"We'll know a lot more about our football team," head coach Lovie Smith said about the ensuing game between his Chicago Bears and the Philadelphia Eagles on Monday night.
I think he’s right. We'll find out if Da Bears are in fact a legit contender to make the playoffs.
They will face a very talented Eagles team in probably the loudest outdoor stadium in the NFL. Lincoln Financial Field actually has metal flaps designed to bounce crowd noise back down and onto the field.
We all know how crazy Philly fans can get. I’m referring to the noise they can generate, not the throwing of snowballs at Santa Claus—amongst many other egregious acts.
This will be the first true road game for Da Bears since the "Detroit Debacle" back in Week-5. And being on Monday Night Football, Philly fans could be feeling extra SAUCE-y. I have a feeling we'll be hearing a lot of "False start, offense, number 73 … 74 … 67 … 60 … 87," and so on.
But I can’t actually believe that I'm fairly confident with Lance Louis starting at the right tackle position. Gabe Carimi is healthy enough to play, and he's the best RT on the team.

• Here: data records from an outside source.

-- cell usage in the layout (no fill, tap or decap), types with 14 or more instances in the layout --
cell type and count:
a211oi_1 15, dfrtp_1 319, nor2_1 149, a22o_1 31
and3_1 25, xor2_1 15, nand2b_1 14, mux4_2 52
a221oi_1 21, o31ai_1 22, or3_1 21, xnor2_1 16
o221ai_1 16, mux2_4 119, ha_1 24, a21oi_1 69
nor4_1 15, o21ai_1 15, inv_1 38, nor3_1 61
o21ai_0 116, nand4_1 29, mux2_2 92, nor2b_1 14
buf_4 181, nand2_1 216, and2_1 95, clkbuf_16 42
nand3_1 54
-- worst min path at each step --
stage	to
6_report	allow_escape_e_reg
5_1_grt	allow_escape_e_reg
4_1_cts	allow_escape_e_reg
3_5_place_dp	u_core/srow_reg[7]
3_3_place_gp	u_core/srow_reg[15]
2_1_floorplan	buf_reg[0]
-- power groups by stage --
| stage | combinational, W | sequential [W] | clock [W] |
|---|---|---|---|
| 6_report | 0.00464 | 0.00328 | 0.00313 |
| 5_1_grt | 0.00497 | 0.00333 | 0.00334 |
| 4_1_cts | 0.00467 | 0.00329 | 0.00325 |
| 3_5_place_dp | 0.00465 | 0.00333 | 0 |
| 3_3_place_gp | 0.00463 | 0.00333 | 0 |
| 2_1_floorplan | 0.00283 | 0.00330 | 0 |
**src/hw/rtl/tkr_pkg.sv**
```systemverilog
// Package of the top-k rate table: entry record, cell commands and codes.
// Used by the cell, the top level and the checker; depends on nothing else.
`default_nettype none

package tkr_pkg;

	localparam int ID_W   = 16;
	localparam int RATE_W = 32;
	localparam int TIME_W = 32;

	localparam logic OP_UPDATE = 1'b0;
	localparam logic OP_REPORT = 1'b1;

	localparam logic REG_SELF_ID = 1'b0;
	localparam logic REG_EXPIRY  = 1'b1;

	localparam logic [TIME_W-1:0] EXPIRY_RESET = 32'd7000;

	typedef struct packed {
		logic [ID_W-1:0]   id;
		logic [RATE_W-1:0] rate;
		logic [TIME_W-1:0] stamp;
	} entry_t;

	typedef enum logic [3:0] {
		CELL_HOLD  = 4'b0001,
		CELL_WRITE = 4'b0010,
		CELL_MARK  = 4'b0100,
		CELL_SORT  = 4'b1000
	} cell_cmd_t;

	typedef struct packed {
		cell_cmd_t         cmd;
		logic              odd_phase;
		logic [TIME_W-1:0] now;
		logic [TIME_W-1:0] expiry;
	} cell_ctrl_t;

	// Live entries come before dead ones; among live ones, higher rate first.
	// Equal keys never swap, which keeps the sort stable.
	function automatic logic swap_needed(input logic left_live,
			input logic [RATE_W-1:0] left_rate, input logic right_live,
			input logic [RATE_W-1:0] right_rate);
		swap_needed = (!left_live && right_live) ||
			(left_live && right_live && (left_rate < right_rate));
	endfunction

endpackage

`default_nettype wire

```
**src/hw/rtl/tkr_cell.sv**
```systemverilog
// One slot of the table: holds an entry and its live flag, marks expiry and
// exchanges its entry with a neighbor during the odd-even sort. Uses tkr_pkg.
`default_nettype none

module tkr_cell (
	input  wire logic               clk,
	input  wire logic               arst_n,
	input  wire tkr_pkg::cell_ctrl_t ctrl,
	input  wire logic               wr_en,
	input  wire tkr_pkg::entry_t    wr_data,
	input  wire logic               in_range,
	input  wire logic               odd_slot,
	input  wire logic               has_left,
	input  wire logic               has_right,
	input  wire tkr_pkg::entry_t    left_entry,
	input  wire logic               left_live,
	input  wire tkr_pkg::entry_t    right_entry,
	input  wire logic               right_live,
	output tkr_pkg::entry_t         entry,
	output logic                    live
);
	import tkr_pkg::*;

	entry_t            entry_q;
	entry_t            entry_d;
	logic              live_q;
	logic              live_d;
	logic              role_left;
	logic [TIME_W-1:0] age;

	assign role_left = (odd_slot == ctrl.odd_phase);
	assign age       = ctrl.now - entry_q.stamp;

	always_comb begin
		entry_d = entry_q;
		live_d  = live_q;
		unique case (ctrl.cmd)
			CELL_HOLD: begin
			end
			CELL_WRITE: begin
				if (wr_en) begin
					entry_d = wr_data;
				end
			end
			CELL_MARK: begin
				live_d = in_range && !(age > ctrl.expiry);
			end
			CELL_SORT: begin
				if (role_left) begin
					if (has_right && swap_needed(live_q, entry_q.rate, right_live,
							right_entry.rate)) begin
						entry_d = right_entry;
						live_d  = right_live;
					end
				end else begin
					if (has_left && swap_needed(left_live, left_entry.rate, live_q,
							entry_q.rate)) begin
						entry_d = left_entry;
						live_d  = left_live;
					end
				end
			end
			default: begin
			end
		endcase
	end

	always_ff @(posedge clk or negedge arst_n) begin
		if (!arst_n) begin
			live_q <= 1'b0;
		end else begin
			live_q <= live_d;
		end
	end

	always_ff @(posedge clk) begin
		entry_q <= entry_d;
	end

	assign entry = entry_q;
	assign live  = live_q;

endmodule

`default_nettype wire

```
**src/hw/rtl/top_k_rate_table_with_expiry.sv**
```systemverilog
// Update: an item is taken in idle and handled in the update state; with a full table
// and no id match the lowest rate is searched one slot a cycle in the evict state, then written.
// Report: expiry marking, odd-even sort in the cell row and counting come
// before the first row, then one row per cycle while taken.
// Reset clears the control state, the self entry and the entry count and sets
// expiry_ms to 7000; table contents stay unknown until written.
// Top level: sequencer around a row of tkr_cell slots. Uses tkr_pkg.
`default_nettype none

module top_k_rate_table_with_expiry #(
	parameter int MAX_OTHERS = 4
) (
	input  wire logic        clk,
	input  wire logic        arst_n,
	input  wire logic        s_tvalid,
	output logic             s_tready,
	input  wire logic [79:0] s_tdata,   // now_ms[31:0], object_id[47:32], rate_value[79:48]
	input  wire logic        s_tuser,   // operation
	output logic             m_tvalid,
	input  wire logic        m_tready,
	output logic [47:0]      m_tdata,   // row_id[15:0], row_rate[47:16]
	output logic             m_tuser,   // is_self
	output logic             m_tlast,   // last_row
	input  wire logic        cfg_valid,
	output logic             cfg_ready,
	input  wire logic        cfg_index,
	input  wire logic [31:0] cfg_data
);
	import tkr_pkg::*;

	localparam int IW = (MAX_OTHERS > 1) ? $clog2(MAX_OTHERS) : 1;
	localparam int CW = $clog2(MAX_OTHERS + 1);

	typedef enum logic [7:0] {
		ST_IDLE   = 8'b00000001,
		ST_UPDATE = 8'b00000010,
		ST_EVICT  = 8'b00000100,
		ST_WRITE  = 8'b00001000,
		ST_MARK   = 8'b00010000,
		ST_SORT   = 8'b00100000,
		ST_TALLY  = 8'b01000000,
		ST_EMIT   = 8'b10000000
	} state_t;

	state_t             state_q;
	logic [ID_W-1:0]    self_id_q;
	logic [TIME_W-1:0]  expiry_q;
	logic               self_valid_q;
	logic [RATE_W-1:0]  self_rate_q;
	logic [TIME_W-1:0]  self_stamp_q;
	logic               self_live_q;
	logic               self_pend_q;
	logic [CW-1:0]      count_q;
	logic [IW-1:0]      rd_idx_q;
	logic [IW-1:0]      low_q;
	logic [RATE_W-1:0]  low_rate_q;

	logic               op_q;
	logic [TIME_W-1:0]  now_q;
	logic [ID_W-1:0]    obj_q;
	logic [RATE_W-1:0]  rate_q;

	logic               out_valid_q;
	logic               out_self_q;
	logic               out_last_q;
	logic [ID_W-1:0]    out_id_q;
	logic [RATE_W-1:0]  out_rate_q;

	entry_t             cell_entry [MAX_OTHERS];
	logic [MAX_OTHERS-1:0] cell_live;
	logic [MAX_OTHERS-1:0] cell_wr_en;
	logic [MAX_OTHERS-1:0] cell_in_range;
	entry_t             rd_tab [2**IW];
	entry_t             rd_entry;
	entry_t             wr_data;
	cell_ctrl_t         ctrl;

	logic               self_hit;
	logic               match_any;
	logic [IW-1:0]      match_idx;
	logic               count_full;
	logic               wr_go;
	logic [IW-1:0]      wr_idx;
	logic [CW-1:0]      n_live;
	logic [TIME_W-1:0]  self_age;
	logic               out_free;
	logic               in_accept;
	logic               cfg_accept;

	assign s_tready   = (state_q == ST_IDLE);
	assign cfg_ready  = 1'b1;
	assign in_accept  = s_tvalid && s_tready;
	assign cfg_accept = cfg_valid && cfg_ready;
	assign out_free   = !out_valid_q || m_tready;

	assign m_tvalid = out_valid_q;
	assign m_tdata  = {out_rate_q, out_id_q};
	assign m_tuser  = out_self_q;
	assign m_tlast  = out_last_q;

	assign self_hit   = (obj_q == self_id_q);
	assign count_full = (count_q == CW'(MAX_OTHERS));
	assign self_age   = now_q - self_stamp_q;
	assign n_live     = CW'($countones(cell_live));
	assign rd_entry   = rd_tab[rd_idx_q];
	assign wr_data    = '{id: obj_q, rate: rate_q, stamp: now_q};

	always_comb begin
		match_any = 1'b0;
		match_idx = '0;
		for (int k = 0; k < MAX_OTHERS; k++) begin
			if (!match_any && (CW'(k) < count_q) && (cell_entry[k].id == obj_q)) begin
				match_any = 1'b1;
				match_idx = IW'(k);
			end
		end
	end

	always_comb begin
		wr_go  = 1'b0;
		wr_idx = low_q;
		if (state_q == ST_UPDATE) begin
			wr_go  = !self_hit && (match_any || !count_full);
			wr_idx = match_any ? match_idx : count_q[IW-1:0];
		end else if (state_q == ST_WRITE) begin
			wr_go = 1'b1;
		end
	end

	always_comb begin
		ctrl.now       = now_q;
		ctrl.expiry    = expiry_q;
		ctrl.odd_phase = rd_idx_q[0];
		if (state_q == ST_MARK) begin
			ctrl.cmd = CELL_MARK;
		end else if (state_q == ST_SORT) begin
			ctrl.cmd = CELL_SORT;
		end else if (wr_go) begin
			ctrl.cmd = CELL_WRITE;
		end else begin
			ctrl.cmd = CELL_HOLD;
		end
	end

	for (genvar k = 0; k < MAX_OTHERS; k++) begin : g_cell
		entry_t left_entry;
		entry_t right_entry;
		logic   left_live;
		logic   right_live;

		assign cell_wr_en[k]    = wr_go && (wr_idx == IW'(k));
		assign cell_in_range[k] = (CW'(k) < count_q);

		if (k > 0) begin : g_left
			assign left_entry = cell_entry[k-1];
			assign left_live  = cell_live[k-1];
		end else begin : g_edge_left
			assign left_entry = '0;
			assign left_live  = 1'b0;
		end

		if (k < MAX_OTHERS - 1) begin : g_right
			assign right_entry = cell_entry[k+1];
			assign right_live  = cell_live[k+1];
		end else begin : g_edge_right
			assign right_entry = '0;
			assign right_live  = 1'b0;
		end

		tkr_cell u_cell (
			.clk         (clk),
			.arst_n      (arst_n),
			.ctrl        (ctrl),
			.wr_en       (cell_wr_en[k]),
			.wr_data     (wr_data),
			.in_range    (cell_in_range[k]),
			.odd_slot    (1'(k % 2)),
			.has_left    (1'(k > 0)),
			.has_right   (1'(k < MAX_OTHERS - 1)),
			.left_entry  (left_entry),
			.left_live   (left_live),
			.right_entry (right_entry),
			.right_live  (right_live),
			.entry       (cell_entry[k]),
			.live        (cell_live[k])
		);
	end

	for (genvar k = 0; k < 2**IW; k++) begin : g_rd
		if (k < MAX_OTHERS) begin : g_used
			assign rd_tab[k] = cell_entry[k];
		end else begin : g_pad
			assign rd_tab[k] = '0;
		end
	end

	always_ff @(posedge clk or negedge arst_n) begin
		if (!arst_n) begin
			state_q      <= ST_IDLE;
			self_id_q    <= '0;
			expiry_q     <= EXPIRY_RESET;
			self_valid_q <= 1'b0;
			self_rate_q  <= '0;
			self_stamp_q <= '0;
			self_live_q  <= 1'b0;
			self_pend_q  <= 1'b0;
			count_q      <= '0;
			rd_idx_q     <= '0;
			low_q        <= '0;
			out_valid_q  <= 1'b0;
		end else begin
			if (cfg_accept) begin
				unique case (cfg_index)
					REG_SELF_ID: self_id_q <= cfg_data[ID_W-1:0];
					REG_EXPIRY:  expiry_q  <= cfg_data;
					default: begin
					end
				endcase
			end

			if ((state_q == ST_EMIT) && out_free) begin
				out_valid_q <= 1'b1;
			end else if (m_tready) begin
				out_valid_q <= 1'b0;
			end

			unique case (state_q)
				ST_IDLE: begin
					if (in_accept) begin
						state_q <= (s_tuser == OP_REPORT) ? ST_MARK : ST_UPDATE;
					end
				end
				ST_UPDATE: begin
					if (self_hit) begin
						self_valid_q <= 1'b1;
						self_rate_q  <= rate_q;
						self_stamp_q <= now_q;
						state_q      <= ST_IDLE;
					end else if (match_any) begin
						state_q <= ST_IDLE;
					end else if (!count_full) begin
						count_q <= count_q + CW'(1);
						state_q <= ST_IDLE;
					end else begin
						low_q    <= '0;
						rd_idx_q <= IW'(1);
						state_q  <= (MAX_OTHERS > 1) ? ST_EVICT : ST_WRITE;
					end
				end
				ST_EVICT: begin
					if (rd_entry.rate < low_rate_q) begin
						low_q <= rd_idx_q;
					end
					if (rd_idx_q == IW'(MAX_OTHERS - 1)) begin
						state_q <= ST_WRITE;
					end else begin
						rd_idx_q <= rd_idx_q + IW'(1);
					end
				end
				ST_WRITE: begin
					state_q <= ST_IDLE;
				end
				ST_MARK: begin
					self_live_q <= self_valid_q && !(self_age > expiry_q);
					rd_idx_q    <= '0;
					state_q     <= ST_SORT;
				end
				ST_SORT: begin
					if (rd_idx_q == IW'(MAX_OTHERS - 1)) begin
						state_q <= ST_TALLY;
					end else begin
						rd_idx_q <= rd_idx_q + IW'(1);
					end
				end
				ST_TALLY: begin
					count_q     <= n_live;
					self_pend_q <= self_live_q;
					rd_idx_q    <= '0;
					state_q     <= (self_live_q || (n_live != '0)) ? ST_EMIT : ST_IDLE;
				end
				ST_EMIT: begin
					if (out_free) begin
						if (self_pend_q) begin
							self_pend_q <= 1'b0;
							if (count_q == '0) begin
								state_q <= ST_IDLE;
							end
						end else if ((CW'(rd_idx_q) + CW'(1)) == count_q) begin
							state_q <= ST_IDLE;
						end else begin
							rd_idx_q <= rd_idx_q + IW'(1);
						end
					end
				end
				default: begin
					state_q <= ST_IDLE;
				end
			endcase
		end
	end

	always_ff @(posedge clk) begin
		if (in_accept) begin
			op_q   <= s_tuser;
			now_q  <= s_tdata[31:0];
			obj_q  <= s_tdata[47:32];
			rate_q <= s_tdata[79:48];
		end
		if ((state_q == ST_UPDATE) && (op_q == OP_UPDATE)) begin
			low_rate_q <= cell_entry[0].rate;
		end else if ((state_q == ST_EVICT) && (rd_entry.rate < low_rate_q)) begin
			low_rate_q <= rd_entry.rate;
		end
		if ((state_q == ST_EMIT) && out_free) begin
			if (self_pend_q) begin
				out_self_q <= 1'b1;
				out_id_q   <= self_id_q;
				out_rate_q <= self_rate_q;
				out_last_q <= (count_q == '0);
			end else begin
				out_self_q <= 1'b0;
				out_id_q   <= rd_entry.id;
				out_rate_q <= rd_entry.rate;
				out_last_q <= ((CW'(rd_idx_q) + CW'(1)) == count_q);
			end
		end
	end

endmodule

`default_nettype wire

```
### src/hw/rtl/sle_back.sv
module sle_back
   import sle_pkg::*;
(
   input  logic        clock,
   input  logic        reset,
   input  logic        cmd_valid,
   input  cmd_type     cmd,
   output logic        cmd_ready,
   output logic        out_valid,
   input  logic        out_ready,
   output logic [7:0]  out_byte,
   output logic        out_kind,
   output logic [15:0] out_count,
   output logic [1:0]  out_err,
   output logic        out_last
);

   cmd_type                   cur_ff;
   logic                      cur_valid_ff;
   logic [SLOT_IDX_WIDTH-1:0] idx_ff;
   logic                      fire, is_last;

   assign fire      = cur_valid_ff && out_ready;
   assign is_last   = idx_ff == (cur_ff.nslots - 1'b1);
   assign cmd_ready = !cur_valid_ff || (fire && is_last);

   assign out_valid = cur_valid_ff;
   assign out_kind  = cur_ff.end_mark && is_last;
   assign out_byte  = out_kind ? 8'd0 : cur_ff.slot[idx_ff].data;
   assign out_count = out_kind ? cur_ff.count : 16'd0;
   assign out_err   = out_kind ? ERR_NONE : cur_ff.slot[idx_ff].err;
   assign out_last  = is_last;

   always_ff @(posedge clock) begin
      if (cmd_valid && cmd_ready)
         cur_ff <= cmd;
   end

   always_ff @(posedge clock) begin
      if (reset) begin
         cur_valid_ff <= 1'b0;
         idx_ff       <= '0;
      end else if (cmd_valid && cmd_ready) begin
         cur_valid_ff <= 1'b1;
         idx_ff       <= '0;
      end else if (fire && is_last) begin
         cur_valid_ff <= 1'b0;
      end else if (fire) begin
         idx_ff <= idx_ff + 1'b1;
      end
   end

   a_idx_in_range: assert property (@(posedge clock) disable iff (reset)
      cur_valid_ff |-> (idx_ff < cur_ff.nslots))
      else $error("slot index beyond transaction count");

   a_no_empty_cmd: assert property (@(posedge clock) disable iff (reset)
      cur_valid_ff |-> (cur_ff.nslots != '0))
      else $error("empty command reached the sequencer");

   a_advance: assert property (@(posedge clock) disable iff (reset)
      (fire && !is_last) |=> (cur_valid_ff && idx_ff == $past(idx_ff) + 1'b1))
      else $error("sequencer failed to advance");

endmodule

### src/hw/rtl/string_literal_unescaper.sv
// Channel   Direction  Payload                                          Handshake
// req_chan  in         in_byte[7:0]                                     valid/ready
// rsp_chan  out        out_byte, kind, char_count, error_code, last     valid/ready
// csr       in         csr_wr_data = wide_mode                          csr_wr_en
//
// One source byte is taken per cycle while the command queue has room. Each byte
// gives 0 to 5 result transactions, sent by the back sequencer one per cycle while
// rsp_chan is ready, so the output side sets the rate; a multi-byte character holds
// the input only after the queue fills. Results are registered in the queue and in sle_back.
// Reset is synchronous and clears decoder state, queue pointers and wide_mode.
// A stalled rsp_chan holds the current result and lets the queue absorb bytes.
module string_literal_unescaper
   import sle_pkg::*;
#(
   parameter int COUNT_WIDTH = COUNT_WIDTH_DEFAULT,
   parameter int QUEUE_DEPTH = QUEUE_DEPTH_DEFAULT
) (
   input  logic clock,
   input  logic reset,
   input  logic csr_wr_en,
   input  logic csr_wr_data,
   sle_req_if.sink   req_chan,
   sle_rsp_if.source rsp_chan
);

   logic    wide_ff;
   logic    fq_valid, fq_ready;
   cmd_type fq_cmd;
   logic    qb_valid, qb_ready;
   cmd_type qb_cmd;

   // hold wide_mode; the user must write it only while idle, the block does not enforce this
   always_ff @(posedge clock) begin
      if (reset)
         wide_ff <= 1'b0;
      else if (csr_wr_en)
         wide_ff <= csr_wr_data;
   end

   // front: decode escapes and UTF-8, build one command per source byte that yields results
   sle_front #(
      .COUNT_WIDTH (COUNT_WIDTH)
   ) u_front (
      .clock     (clock),
      .reset     (reset),
      .wide_mode (wide_ff),
      .in_valid  (req_chan.valid),
      .in_byte   (req_chan.in_byte),
      .in_ready  (req_chan.ready),
      .cmd_valid (fq_valid),
      .cmd       (fq_cmd),
      .cmd_ready (fq_ready)
   );

   // decouple decode from result delivery
   sle_queue #(
      .DEPTH (QUEUE_DEPTH)
   ) u_queue (
      .clock      (clock),
      .reset      (reset),
      .push_valid (fq_valid),
      .push_data  (fq_cmd),
      .push_ready (fq_ready),
      .pop_valid  (qb_valid),
      .pop_data   (qb_cmd),
      .pop_ready  (qb_ready)
   );

   // back: advance through the command's slots, one transaction per cycle while rsp_chan is ready
   sle_back u_back (
      .clock     (clock),
      .reset     (reset),
      .cmd_valid (qb_valid),
      .cmd       (qb_cmd),
      .cmd_ready (qb_ready),
      .out_valid (rsp_chan.valid),
      .out_ready (rsp_chan.ready),
      .out_byte  (rsp_chan.out_byte),
      .out_kind  (rsp_chan.kind),
      .out_count (rsp_chan.char_count),
      .out_err   (rsp_chan.error_code),
      .out_last  (rsp_chan.last)
   );

endmodule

But, the o-line has something going. They're playing as a cohesive unit. It comes down to the old adage: “If it's not broke, don't fix it.” Granted, the o-line has been getting a lot of help from running backs and tight ends with chip-blocks, but they've been competent. They do have to be better, though.

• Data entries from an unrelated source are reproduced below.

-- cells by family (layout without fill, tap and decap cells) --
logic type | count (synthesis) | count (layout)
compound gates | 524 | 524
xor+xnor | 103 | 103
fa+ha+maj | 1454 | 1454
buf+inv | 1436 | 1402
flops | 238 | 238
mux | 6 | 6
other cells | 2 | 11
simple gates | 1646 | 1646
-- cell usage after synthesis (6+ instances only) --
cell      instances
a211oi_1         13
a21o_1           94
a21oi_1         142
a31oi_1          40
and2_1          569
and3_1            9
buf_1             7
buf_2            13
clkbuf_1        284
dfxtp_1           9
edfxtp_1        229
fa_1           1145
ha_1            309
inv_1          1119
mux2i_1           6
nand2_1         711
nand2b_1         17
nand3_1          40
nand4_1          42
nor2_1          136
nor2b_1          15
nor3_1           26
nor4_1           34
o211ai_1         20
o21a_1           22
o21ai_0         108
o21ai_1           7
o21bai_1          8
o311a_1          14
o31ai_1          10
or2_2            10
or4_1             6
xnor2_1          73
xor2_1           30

The Eagles employ a Wide-9 technique with their defensive-ends. Wide-9 is just a new flashy term for a technique—NOT a defensive scheme—that has been around for at least two decades. National broadcasters like flashy terms—remember when "Tampa 2" and "Wildcat" were all the rage?
The Wide-9 just means that the DE's line up about a foot outside of the TE and tilt towards the quarterback in a sprinter's stance. Since there's typically only one TE, only one DE is truly in a 9-technique. This helps to utilize their speed and turn it into power as they get up-field.
The Wide-9—like any technique—is not perfect; it is very susceptible to counters, draws and traps, which Da Bears have executed well in recent weeks. Besides having a weak linebacker corps, the Wide-9 is a big reason the Eagles give up 118 yards rushing per game. Look for Matt Forte to continue to be effective and gain large chunks of yardage, especially on the ground. Unless Martz goes all, you know, Martzy.
Da Bears have steadily been improving their run defense. Some of that has to do with jumping out to a lead and making their opponent one-dimensional, but they're improving nonetheless. They'll have to be near perfect if they want to win on Monday night. LeSean McCoy is second in the NFL in rushing yards. He's also very good at catching the ball out of the backfield.
Of course, the Eagles still have that one guy … Vick, I believe his name is. He can be dynamic, but he has struggled against Lovie's defense. Da Bears have sacked Vick 15 times and forced him to fumble five times since Lovie has been at the helm.
Da Bears aren't a particularly good match-up for Vick. The Lovie-2 keeps 11 sets of eyes on Vick at all times. Vick tends to shred defenses that use man-coverage, which follows the receivers, and by time the secondary turns around, Vick is already right behind them. Having all eyes on Vick may hold him to, say, a six-yard rush instead of a 25-yard gain.
Yes, Da Bears did beat the Eagles last year. However, Jay Cutler had a career day with four touchdown passes. It was also a coming-out party for a few defensive linemen as they recorded four sacks. The same needs to happen Monday, because the Eagles' wide receivers are smart and explosive. They'll exploit the soft spots in the zone defense if Vick gets time, as he is becoming a more polished QB in the pocket.
This will be Chris Conte's first true test at safety and it's going to be strict pass or fail grading.
Da Bears need to be disciplined in all facets of the game and have contributions from all three phases in order to win in Philadelphia. If they do, then they'll be real contenders to make the playoffs. If not, they'll be pretenders, unable to separate themselves from the NFL blob.